Going into a supermarket and having every type of fruit, vegetable and meat available for purchase on any given day of the year has completely blinded our society. Noticing the massive deception and injustice in America’s food system, Bon Appétit made it their goal “to reduce greenhouse gas emissions created by the highest impact areas of [their] business by 25 [percent].” Their campaigns aim to reduce purchases that have traveled far distances from the burning of fossil fuels in transportation.

To offset food travel and import, one of Bon Appétit’s founding principles is to purchase a minimum of 20 percent of their food from “local” farms. Walla Walla seems like an agricultural paradise, surrounded in all directions by massive fields of wheat, onions and garbanzo beans. Yet upon closer inspection, it becomes evident that the vast majority of our “local” farms are far from exhibiting environmental consciousness around the importance of local food.

But local food is not as simple as it appears: There is a catch. To Bon Appétit, a “local” farm is not merely defined by geographic distance. In order for a farm to be eligible for the Farm to Fork program it must be within 150 miles of the Bon Appétit kitchen, be owner-operated and earn $5 million or less in annual sales.
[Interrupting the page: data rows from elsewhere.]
Optimization exercise on an open flow, not production practice. RTL: at most simulated, not proved equivalent. Function not checked: runs 4 to 7. Power: default activity.

==> design/flow/design.v <==
module frame_codec (
    input  wire        clk,
    input  wire        rst,           
    input  wire        enc_start,
    input  wire        enc_abort,
    input  wire        enc_ext,
    input  wire        enc_dir,       
    input  wire [7:0]  enc_nt,
    input  wire [7:0]  enc_id,
    input  wire [7:0]  enc_attr,
    input  wire [7:0]  enc_opcode,
    input  wire [15:0] enc_pl_len,
    output wire [15:0] pl_addr,       
    input  wire [7:0]  pl_rdata,
    output wire        tx_valid,      
    output wire [7:0]  tx_data,
    input  wire        tx_ready,
    output wire [1:0]  enc_st,
    output wire [1:0]  enc_err,
    output wire [2:0]  enc_cause,
    output wire [15:0] enc_check,
    input  wire        dec_start,
    input  wire        dec_abort,
    input  wire        dec_dir,
    input  wire        rx_valid,      
    input  wire [7:0]  rx_data,
    output wire        rx_ready,
    output wire        dpl_we,        
    output wire [15:0] dpl_waddr,
    output wire [7:0]  dpl_wdata,
    output wire [1:0]  dec_st,
    output wire [1:0]  dec_err,
    output wire [2:0]  dec_cause,
    output reg  [7:0]  dec_nt,
    output reg         dec_ext,
    output reg  [7:0]  dec_id,
    output reg  [7:0]  dec_attr,
    output reg  [7:0]  dec_opcode,
    output wire [15:0] dec_pl_len,
    output wire [15:0] dec_check
);
    localparam [7:0] FRAME_START = 8'h10, FRAME_END = 8'h16, EXT_MARK = 8'h90;
    function automatic [15:0] crc_step(input [15:0] crc, input [7:0] b);
        integer i;
        reg [15:0] c;
        begin
            c = crc ^ {b, 8'h00};
            for (i = 0; i < 8; i = i + 1)
                c = c[15] ? ((c << 1) ^ 16'h1021) : (c << 1);
            crc_step = c;
        end
    endfunction
    function automatic [3:0] legacy_len(input dir, input [7:0] opc);
        begin
            case ({dir, opc})
                {1'b0, 8'h3F}: legacy_len = {1'b1, 3'd4};    
                {1'b1, 8'h3F}: legacy_len = {1'b1, 3'd3};    
                {1'b1, 8'h21}: legacy_len = {1'b1, 3'd1};    
                default:       legacy_len = {1'b0, 3'd0};
            endcase
        end
    endfunction
    localparam [1:0] ST_IDLE = 2'd0, ST_BUSY = 2'd1, ST_DONE = 2'd2, ST_FAULT = 2'd3;
    localparam [3:0] N_NT = 4'd1, N_MARK = 4'd2, N_ID = 4'd3, N_ATTR = 4'd4, N_LENLO = 4'd5,
                     N_LENHI = 4'd6, N_OPC = 4'd7, N_PAY = 4'd8, N_CHK1 = 4'd9,
                     N_CHK2 = 4'd10, N_END = 4'd11;
    reg [1:0]  e_st;
    reg [1:0]  e_cause;
    reg [3:0]  e_n;
    reg        e_ext;
    reg [7:0]  e_nt, e_id, e_attr, e_opcode;
    reg [15:0] e_len;         
    reg [15:0] e_p;           
    reg [15:0] e_crc;         
    reg [7:0]  e_o;           
    reg        e_ov;          
    reg        e_og;          
    reg [7:0]  e_s;           
    reg        e_sv;
    reg        e_rv;          
    wire [3:0]  e_tab   = legacy_len(enc_dir, enc_opcode);
    wire        e_c1    = !enc_ext && enc_opcode == EXT_MARK;
    wire        e_c2    = !enc_ext && !e_tab[3];
    wire        e_c3    = enc_ext ? (enc_pl_len == 16'hFFFF) : (enc_pl_len != {13'd0, e_tab[2:0]});
    wire [1:0]  e_ncause = e_c1 ? 2'd1 : e_c2 ? 2'd2 : e_c3 ? 2'd3 : 2'd0;
    wire        e_fire  = e_ov && tx_ready;
    wire        e_free  = !e_ov || tx_ready;
    wire        e_pend  = e_sv || e_rv;
    wire        e_more  = e_p != e_len;
    wire        e_ldpay = e_free && e_n == N_PAY;
    wire        e_iss   = e_more && !(e_pend && !e_ldpay);
    wire [15:0] e_pinc  = e_p + 16'd1;
    wire [15:0] e_crcs  = crc_step(e_crc, e_o);
    wire [7:0]  e_sum   = e_crc[7:0] + e_o;
    wire [15:0] e_crcn  = e_ext ? e_crcs : {e_crc[15:8], e_sum};
    reg  [7:0]  e_src;
    reg         e_srcv;
    reg  [3:0]  e_nn;
    always @(*) begin
        e_src  = 8'h00;
        e_srcv = 1'b1;
        e_nn   = e_n + 4'd1;
        case (e_n)
            N_NT:    e_src = e_nt;
            N_MARK:  begin
                e_src = e_ext ? EXT_MARK : e_opcode;
                if (!e_ext) e_nn = (e_pend || e_more) ? N_PAY : N_CHK1;
            end
            N_ID:    e_src = e_id;
            N_ATTR:  e_src = e_attr;
            N_LENLO: e_src = e_pinc[7:0];
            N_LENHI: e_src = e_pinc[15:8];
            N_OPC:   begin
                e_src = e_opcode;
                e_nn  = (e_pend || e_more) ? N_PAY : N_CHK1;
            end
            N_PAY:   begin
                e_src  = e_sv ? e_s : pl_rdata;
                e_srcv = e_pend;
                e_nn   = (e_pend && !e_more) ? N_CHK1 : N_PAY;
            end
            N_CHK1:  e_src = e_ext ? e_crcn[15:8] : ~e_crcn[7:0];
            N_CHK2:  e_src = e_ext ? e_crc[7:0] : FRAME_END;
            default: begin e_srcv = 1'b0; e_nn = e_n; end
        endcase
    end
    assign enc_st    = e_st;
    assign enc_err   = {1'b0, e_cause != 2'd0};
    assign enc_cause = {1'b0, e_cause};
    assign enc_check = {e_crc[15:8], e_ext ? e_crc[7:0] : ~e_crc[7:0]};
    assign pl_addr   = e_p;
    assign tx_valid  = e_ov;
    assign tx_data   = e_o;
    always @(posedge clk) begin
        if (rst || enc_abort) begin
            e_st    <= ST_IDLE;
            e_cause <= 2'd0;
            e_ov    <= 1'b0;
            e_sv    <= 1'b0;
            e_rv    <= 1'b0;
        end else if (e_st != ST_BUSY) begin
            if (enc_start) begin
                e_ext    <= enc_ext;
                e_nt     <= enc_nt;
                e_id     <= enc_id;
                e_attr   <= enc_attr;
                e_opcode <= enc_opcode;
                e_len    <= enc_pl_len;
                e_p      <= enc_pl_len;
                e_cause  <= e_ncause;
                e_st     <= (e_ncause != 2'd0) ? ST_FAULT : ST_BUSY;
                e_ov     <= e_ncause == 2'd0;
                e_o      <= FRAME_START;
                e_og     <= 1'b0;
                e_n      <= N_NT;
                e_crc    <= 16'd0;
                e_sv     <= 1'b0;
                e_rv     <= 1'b0;
            end
        end else begin
            if (e_fire && e_og) e_crc <= e_crcn;
            if (e_fire && e_n == N_END) begin
                e_st <= ST_DONE;
                e_ov <= 1'b0;
            end else if (e_free) begin
                e_o  <= e_src;
                e_ov <= e_srcv;
                e_og <= e_n <= N_PAY;
                if (e_srcv) e_n <= e_nn;
            end
            e_rv <= e_iss;
            if (e_sv ? !e_ldpay : (e_rv && !e_ldpay)) begin
                if (!e_sv) e_s <= pl_rdata;
                e_sv <= 1'b1;
            end else
                e_sv <= 1'b0;
            if (e_free && ((e_n == N_NT && !e_ext) || e_n == N_LENHI))
                e_p <= 16'd0;
            else if (e_iss)
                e_p <= e_pinc;
        end
    end
    localparam [3:0] D_IDLE = 4'd0, D_WAIT = 4'd1, D_DONE = 4'd2, D_FAULT = 4'd3,
                     D_HUNT = 4'd4, D_NT = 4'd5, D_OPC = 4'd6, D_XID = 4'd7, D_XATTR = 4'd8,
                     D_XLO = 4'd9, D_XHI = 4'd10, D_XOPC = 4'd11, D_PAY = 4'd12,
                     D_CK1 = 4'd13, D_CK2 = 4'd14;
    reg [3:0]  d_state;
    reg [3:0]  d_kind;        
    reg        d_we;
    reg [7:0]  d_b;           
    reg        d_dir;
    reg [15:0] d_crc;         
    reg        d_bad;
    reg [15:0] d_cnt;         
    reg [15:0] d_rem;         
    reg [2:0]  d_cause;
    wire        d_rxon  = d_state[3] | d_state[2];
    wire        d_busy  = d_rxon || d_state == D_WAIT;
    wire        d_take  = d_rxon && rx_valid;
    wire [7:0]  rb      = rx_data;
    wire [3:0]  d_tab   = legacy_len(d_dir, rb);
    wire        d_last  = d_rem == 16'd1;
    wire [15:0] d_crcs  = crc_step(d_crc, d_b);
    wire [15:0] d_crcm  = crc_step(crc_step(16'd0, d_crc[7:0]), EXT_MARK);
    wire [7:0]  d_sum   = d_crc[7:0] + d_b;
    assign dec_st     = d_rxon ? ST_BUSY : d_state[1:0];
    assign dec_err    = {d_cause[2], d_cause[1:0] != 2'd0 && !d_cause[2]};
    assign dec_cause  = d_cause;
    assign rx_ready   = d_rxon;
    assign dpl_we     = d_we;
    assign dpl_waddr  = d_cnt;
    assign dpl_wdata  = d_b;
    assign dec_pl_len = d_cnt;
    assign dec_check  = d_crc;
    always @(posedge clk) d_b <= rb;
    always @(posedge clk) begin
        if (rst || dec_abort) begin
            d_state <= D_IDLE;
            d_cause <= 3'd0;
            d_kind  <= D_IDLE;
            d_we    <= 1'b0;
        end else begin
            d_kind <= d_take ? d_state : D_IDLE;
            d_we   <= d_take && d_state == D_PAY;
            if (!d_busy) begin
                if (dec_start) begin
                    d_dir   <= dec_dir;
                    d_cause <= 3'd0;
                    d_cnt   <= 16'd0;
                    d_state <= D_HUNT;
                end
            end else if (d_take) begin
                case (d_state)
                    D_HUNT: if (rb == FRAME_START) d_state <= D_NT;
                    D_NT:   d_state <= D_OPC;
                    D_OPC: begin
                        if (rb == EXT_MARK)
                            d_state <= D_XID;
                        else if (!d_tab[3]) begin
                            d_cause <= 3'd4; d_state <= D_FAULT;
                        end else begin
                            d_rem   <= {13'd0, d_tab[2:0]};
                            d_state <= D_PAY;
                        end
                    end
                    D_XID:   d_state <= D_XATTR;
                    D_XATTR: d_state <= D_XLO;
                    D_XLO: begin
                        d_rem[7:0] <= rb;
                        d_state    <= D_XHI;
                    end
                    D_XHI: begin
                        d_rem[15:8] <= rb;
                        if (rb == 8'd0 && d_rem[7:0] == 8'd0) begin
                            d_cause <= 3'd5; d_state <= D_FAULT;
                        end else
                            d_state <= D_XOPC;
                    end
                    D_XOPC, D_PAY: begin
                        d_rem   <= d_rem - 16'd1;
                        d_state <= d_last ? D_CK1 : D_PAY;
                    end
                    D_CK1:   d_state <= D_CK2;
                    D_CK2:   d_state <= D_WAIT;
                    default: d_state <= D_IDLE;
                endcase
            end
            case (d_kind)
                D_NT: begin
                    dec_nt <= d_b;
                    d_crc  <= {8'd0, d_b};
                end
                D_OPC: begin
                    dec_ext <= d_b == EXT_MARK;
                    if (d_b == EXT_MARK)
                        d_crc <= d_crcm;
                    else begin
                        dec_opcode <= d_b;
                        dec_id     <= 8'd0;
                        dec_attr   <= 8'd0;
                        d_crc[7:0] <= d_sum;
                    end
                end
                D_XID: begin
                    dec_id <= d_b;
                    d_crc  <= d_crcs;
                end
                D_XATTR: begin
                    dec_attr <= d_b;
                    d_crc    <= d_crcs;
                end
                D_XLO, D_XHI: d_crc <= d_crcs;
                D_XOPC: begin
                    dec_opcode <= d_b;
                    d_crc      <= d_crcs;
                end
                D_PAY: begin
                    d_cnt <= d_cnt + 16'd1;
                    if (dec_ext) d_crc <= d_crcs;
                    else         d_crc[7:0] <= d_sum;
                end
                D_CK1: begin
                    if (dec_ext) begin
                        d_bad       <= d_b != d_crc[15:8];
                        d_crc[15:8] <= d_b;
                    end else begin
                        d_bad <= d_b != ~d_crc[7:0];
                        d_crc <= {8'd0, d_b};
                    end
                end
                D_CK2: begin
                    if (dec_ext) begin
                        d_crc[7:0] <= d_b;
                        if (d_bad || d_b != d_crc[7:0]) begin
                            d_cause <= 3'd3; d_state <= D_FAULT;
                        end else
                            d_state <= D_DONE;
                    end else if (d_bad) begin
                        d_cause <= 3'd1; d_state <= D_FAULT;
                    end else if (d_b != FRAME_END) begin
                        d_cause <= 3'd2; d_state <= D_FAULT;
                    end else
                        d_state <= D_DONE;
                end
                default: ;
            endcase
        end
    end
endmodule
==> design/flow/run.sh <==
#!/bin/bash
# synth_recipe.tcl (not shown) runs the flow's synth.tcl, then flattens the netlist and writes it again
# the make line also repeats each setting of config.mk as NAME=value (left out here)
make -C /OpenROAD-flow-scripts/flow DESIGN_CONFIG=/design/flow/config.mk WORK_HOME=/design/flow/orfs CLKGATE_MAP_FILE= SYNTH_SCRIPT=/design/flow/synth_recipe.tcl finish
==> design/flow/config.mk <==
export PLATFORM = sky130hd
export DESIGN_NAME = frame_codec
export DESIGN_NICKNAME = frame_codec
export VERILOG_FILES = /design/flow/design.v
export SDC_FILE = /design/flow/constraint.sdc
export NUM_CORES = 4
export LEC_CHECK = 0
export CAP_MARGIN = 20
export CORE_MARGIN = 2
export CORE_UTILIZATION = 40
export SETUP_SLACK_MARGIN = 3
export SLEW_MARGIN = 20
==> design/flow/constraint.sdc <==
create_clock -name core_clock -period 6.0 [get_ports {clk}]
set_input_delay 1.2000 -clock core_clock [delete_from_list [all_inputs] [get_ports {clk}]]
set_output_delay 1.2000 -clock core_clock [all_outputs]
set_load 0.01 [all_outputs]
==> results.txt, run 1 <==
* Delay-heaviest family, CP: buffers and inverters
* Minimum clock period at 2.95 ns
* Top cells by area, synth: edfxtp_1 45%, xnor2_1 5.5%, dfxtp_1 4.4%
* Synth Instances at 1168
* Post-synth top cells: 185 x edfxtp_1, 100 x nand2_1, 83 x nor2_1
* Critical path type: reg -> out
* First-pass GRT wire length at approximately 57 mm
* Peak VDD IR at 0.233 mV
* Power per Cell Area at 236 mW/mm^2
* Final Power at between 3 and 4 mW
* Clk slew on worst S/H paths at around 0.060 ns
* Setup Skew at 0.0336 ns
* Met2 GRT Util at 39.8%
* Post-synth top flop: edfxtp_1
* IO buf count at 218
* Slew headroom at 35.3%
* DRC viols at 0
* Synth-to-layout area growth at 28.4%
* GR Layer Usage met3 at 3.35%
* Grt ovf at 0
* Synthesized area at ~0.012 sq mm
* Number of global-route vias before repair at 9860
* Top Usage Layer GRT: met2
* CTS Root Cell: clkbuf_16
* Fin area at about 0.016 sq mm
* Worst path buffer plus inverter count at 1
* Simple-Gate Fraction of Synth Area at 16.9%
* XOR/XNOR Fraction of Synth Area at 10.5%
* Die X at 179 um
* RSZ-0062 raised after global routing: true
* Syn. warnings at 1
* Worst Path Arrival at approximately 1.8 ns
* Nets at 1465
* Leak at 5.46 nW
* Yosys top cell area share at 45.2%
* Compound-Gate Fraction of Synth Area at 13.4%
* Max Transition Viols Final at 0
* Setup TNS at 0 ns
* CP endpoint kind: output port
* # setup viols final at 0
* Post-DR wirelength/cell at 21.1 um
* Largest family of logic cells by synthesized area: simple AND/OR/NAND/NOR gates
* Distinct cells, synth at 86
* Mean Syn Cell Area at 10.5 sq um
* Max Buffers Root-to-Sink at 3
* Adder-Cell Fraction of Synth Area at under 10%
* Floorplan Core Area at 0.0304 sq mm
* Yosys reg bits at 212
* DRT Pass-1 Iters at 5
* Post-route ant nets at 0
* Final hold violations at 0
* WL final at 37.4 mm
* Most frequent cell after synthesis: edfxtp_1
* Die area at between 0.03 and 0.04 sq mm
* DIE HEIGHT at between 150 and 200 um
* HP Class: reg -> reg
* Starting Density at 40.4%
* Routability cong. at 0.894
* Layout cells sized above 1 at 8.87%
* # diodes at 0
* TritonCTS clock tree: built
* Initial detailed-routing violation count at ~720
* Worst setup SP type: register
* Std cell rows at 64
* Asr flop ratio synth at 0%
* Status: no timing/DRC/antenna violations
* Fmax at 339 MHz
* Crit path max fanout at 7
* Worst path required time at 4.80 ns
* DP Area at 0.0146 sq mm
* Worst path slowest cell: clkdlybuf4s50_1
* Cts bufs inserted at 26
* Post-synthesis sequential area ratio at 49.6%
* Non-filler cells, final at 1771
* Total clock sinks at 212
* Critical-path cell list: clkdlybuf4s50_1
* CP peak stage delay at 0.62 ns
* Filler Cells Inserted at 2754
* Final core utilization at 51.8%
* GR Util met1 at 29.8%
* DP Wirelength at about 27 mm
* Max-cap violations at 0
* Via count at 9936
* Initial antenna violation count at 0
* Mux cell area share after synthesis at 1.33%
* Worst Max-Slew Pin Slew at 0.963 ns
* Fin crit share at 49.2%
* GR Util All Layers at 23.0%
* H-tree Lvls at 1
* # IOs at 221
* DR vias/cell at roughly 5.6
* EDFF count, synth at 185
* Placed cells at 1707
* Clock latency at the later pin of the worst-skew pair at 0.55 ns
* Largest net degree at the start of global routing at 41
* Leading area contributor after synthesis: edfxtp_1
## through the flow
stage | hold WS [ns] | worst slack (ns)
2_1_floorplan | 0.507 | 3.11
3_3_place_gp | 0.521 | 2.22
3_5_place_dp | 0.522 | 2.13
4_1_cts | 0.531 | 2.71
5_1_grt | 0.564 | 2.98
6_report | 0.534 | 3.05
## kinds of logic after synthesis
family                   after synthesis
flip-flops                           212
AND/OR/NAND/NOR                      398
multiplexers                          15
buffers and inverters                112
adder cells (fa/ha/maj)               33
AO/OA/AOI/OAI                        255
other                                  1
XOR/XNOR                             142
## flip-flops by register name, summed over array words and instances, names as in the netlist, 8 cells and up
register / flops
e_id: 8
d_b: 8
dec_id: 8
e_len: 16
d_rem: 16
e_p: 16
d_crc: 16
d_cnt: 16
e_s: 8
e_o: 8
e_crc: 16
e_attr: 8
dec_attr: 8
e_opcode: 8
e_nt: 8
dec_nt: 8
dec_opcode: 8
## path summary, 6_finish.rpt
| path | start | end | slack [ns] | cells past startpoint |
|---|---|---|---|---|
| worst min register to register | d_cause[1] | d_cause[1] | 0.53 | 2 |
| worst max-delay path | d_crc[7] | dec_check[7] | 3.05 | 1 |
| worst min-delay path | d_cause[1] | d_cause[1] | 0.53 | 2 |
| worst max register to register | e_n[2] | e_p[10] | 3.19 | 5 |
## layout by cell type (no fill, tap or decap), types with 6 or more instances in the layout
cell	n
clkdlybuf4s50_1	209
edfxtp_1	185
nand2_1	100
nor2_1	80
xnor2_1	77
o21ai_0	76
xor2_1	60
a21oi_1	54
nand3_1	30
ha_1	30
and2_1	28
nand4_1	27
clkbuf_16	26
inv_1	25
buf_4	25
nor3_1	22
and3_1	20
dfxtp_1	20
a31oi_1	17
nand2b_1	16
nor2b_1	11
mux2_2	11
a211oi_1	10
nor4_1	10
a21o_1	9
a22oi_1	8
o211ai_1	7
bufinv_16	7
nand3b_1	6
o221ai_1	6
and4_1	6
o21a_1	6
or4_1	6
clkbuf_1	6
## report_power, final
| group | switching [mW] | leakage (nW) | internal [mW] |
|---|---|---|---|
| Clock | 0.628 | 0.453 | 1.10 |
| Sequential | 0.0346 | 1.91 | 1.63 |
| Combinational | 0.182 | 3.10 | 0.159 |
## layout make-up
class | instances | area (sq um) | share of cell area, %
Tap cell | 396 | 495 | 3.14
Multi-Input combinational cell | 846 | 5690 | 36.1
Clock inverter | 14 | 258 | 1.63
Timing Repair Buffer | 246 | 2440 | 15.5
Inverter | 25 | 93.8 | 0.595
Clock buffer | 32 | 673 | 4.27
Sequential cell | 212 | 6120 | 38.8
## per-layer routing
layer,part of all wire [%],vias to the layer above
met5,0,-
met4,3.0,0
met3,6.4,70
met2,49,384
met1,41,4826
li1,-,4656
## repair_timing
action / 4_1_cts / 5_1_grt
setup buffers: 8 / 7
hold buffers: 0 / 0
pin swaps: 2 / 1
hold endpoints to repair: 0 / 0
cloned: 3 / 0
gates resized for setup: 31 / 12
endpoints found under the setup margin: 95 / 83
Testbench counts, summed over its fixed seeds: cycles 60,163.
==> inputs of run 2 (changes only) <==
--- a/design/flow/config.mk
+++ b/design/flow/config.mk
@@ -9,4 +9,4 @@
 export CORE_MARGIN = 2
-export CORE_UTILIZATION = 40
-export SETUP_SLACK_MARGIN = 3
+export CORE_UTILIZATION = 60
+export SETUP_SLACK_MARGIN = 4
 export SLEW_MARGIN = 20
==> run 2 against run 1 <==
  * Setup slack better by 0.035 ns
  * Global-route usage grew 15 points
  * Combinational power rose by 51%
  * Clock power is 12% lower
  * Sequential share of layout area decreased by 5.3 points
  * Hold slack better by 0.012 ns
  * Register-to-register slack gained 0.33 ns
  * Via count is 25% higher
  * Area after synthesis unchanged
  * Sequential cell count unchanged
The majority of Walla Walla farms are far from qualifying as models of “sustainable”  food production. Many farms are monocultures (a single crop is grown on the same land for a period of time), use chemical pesticides and grow produce in massive quantities to be exported to cities around the country. Their practices strip the soil of nutrients without replenishment, drown the land in toxic chemical fertilizers, increase erosion and damage the health of the environment.

In a place like Walla Walla, a large-scale agriculture Eden, Bon Appétit struggles to meet the Farm to Fork quota and thus has little room to hope that their 20 percent requirement will ever be exceeded without changing current purchasing patterns. Because our “local” farms rarely qualify as such, the only way to increase the amount of sustainable local food is to employ creative, alternative systems: I propose aquaponics.

Aquaponics is a closed-loop food production system. The name “aquaponics” is derived from the portmanteau of “hydroponics” (cultivating plants in water) and “aquaculture” (farm fishing).

In aquaculture, effluents accumulate in the water, increasing toxicity for the fish. This water is led to a hydroponic system where the byproducts from the aquaculture are filtered out by the plants as vital nutrients, after which the cleansed water is recirculated back to the animals.

A subset of students in Sustainable Agriculture at Whitman (SAW) has already begun researching, planning and attempting to convince Bon Appétit that our climate crisis demands creative alternatives to local food injustices. It is time to open our eyes to the reality of where our food comes from, allow our minds to think outside of the outdated monoculture past and push for creative, alternative and sustainable solutions to increase production of local food.